O'REILLY - Human genome is open source, too

July 26, 2002, 09:51 AM —  IDG News Service — 

At a gathering of open source software developers, two leading researchers involved with the sequencing of the human genome delivered presentations citing the benefits of open source both in the development of computer systems and in science.

Ewan Birney, team leader for genomic annotation at the European Bioinformatics Institute (EBI), and Jim Kent, a research scientist at the University of California, Santa Cruz, spoke Thursday at the O'Reilly Open Source Conference here.

"I don't think you can have science without open source," said Kent, who is credited with helping to produce the first assembly of the human genome and creating the human genome browser, an application that allows users to navigate databases of genomic data on the Internet.

In genetic research, both speakers noted that openness is essential in order to allow scientists to come up with applications for the human genome that benefit humans.

"We have 3G bytes of information (about 99 percent of the entire human genome), and everything we understand about humans must somehow be encoded in that 3G bytes," Birney said. "Everything we see in the human biology is represented in that genome."

Because of its wide-reaching implications, nonprofit researchers and private industry, which raced to compile the human genome, have agreed to make that 3G bytes of data freely available. A similar philosophy is advocated in the software industry, especially here at the O'Reilly conference, where developers have gathered this week to discuss the philosophy that software code should be open to developers for review and modification.

In both science and computing, openness helps ensure the quality of products: research and software, respectively.

"You can't do science without having reproducible results," Kent said, explaining that scientists employ a system under which they conduct peer reviews on scientific discoveries before accepting them as sound. "People can't do that unless they can see your source."

Some open source developers argue that the same standards that are used for testing scientific experiments should also be used for testing software.

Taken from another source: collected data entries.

Context: an optimization exercise on an open-source flow, tuned for small area, a short achievable clock period and few clock cycles. The choices shown serve that exercise and are no tape-out recipe. At most, simulation tests tie the RTL to the original design; equivalence was not proved. Power and IR drop assume default switching activity.

==> quartz: inputs <==
==> flow/design.v <==
package fb_pkg;
	localparam int PKT_BITS = 52;
	localparam int SYM_FIELD_BITS = 8;
	localparam int COORD_BITS = 16;
	localparam int COLOR_BITS = 4;
	localparam int COLOR_WORD_BITS = 3 * COLOR_BITS;
	localparam logic [COLOR_BITS-1:0] DEFAULT_CHAN = COLOR_BITS'(5);
	typedef struct packed {
		logic [COLOR_WORD_BITS-1:0] color;
		logic [COORD_BITS-1:0]      width;
		logic [COORD_BITS-1:0]      height;
		logic [SYM_FIELD_BITS-1:0]  sym_id;
	} prog_pkt_t;
	typedef struct packed {
		logic [PKT_BITS-2*COORD_BITS-SYM_FIELD_BITS-1:0] rsvd;
		logic [COORD_BITS-1:0]                          top;
		logic [COORD_BITS-1:0]                          left;
		logic [SYM_FIELD_BITS-1:0]                      sym_id;
	} draw_pkt_t;
	typedef union packed {
		prog_pkt_t prog;
		draw_pkt_t draw;
	} pkt_word_t;
endpackage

Having access to code gives programmers the ability to dissect a software program and identify bugs, many attendees here say.

"That is definitely a very good idea," said Paul Wilt, senior principal software engineer with ProQuest Co., whose work with open source programming tools brought him to the O'Reilly conference. "Having a culture that is encouraging software developers to test products by examining the underpinnings is important."

Conversely, software makers that control the intellectual property of their software code and don't make it openly available run a greater risk of sending out buggy software, Wilt said.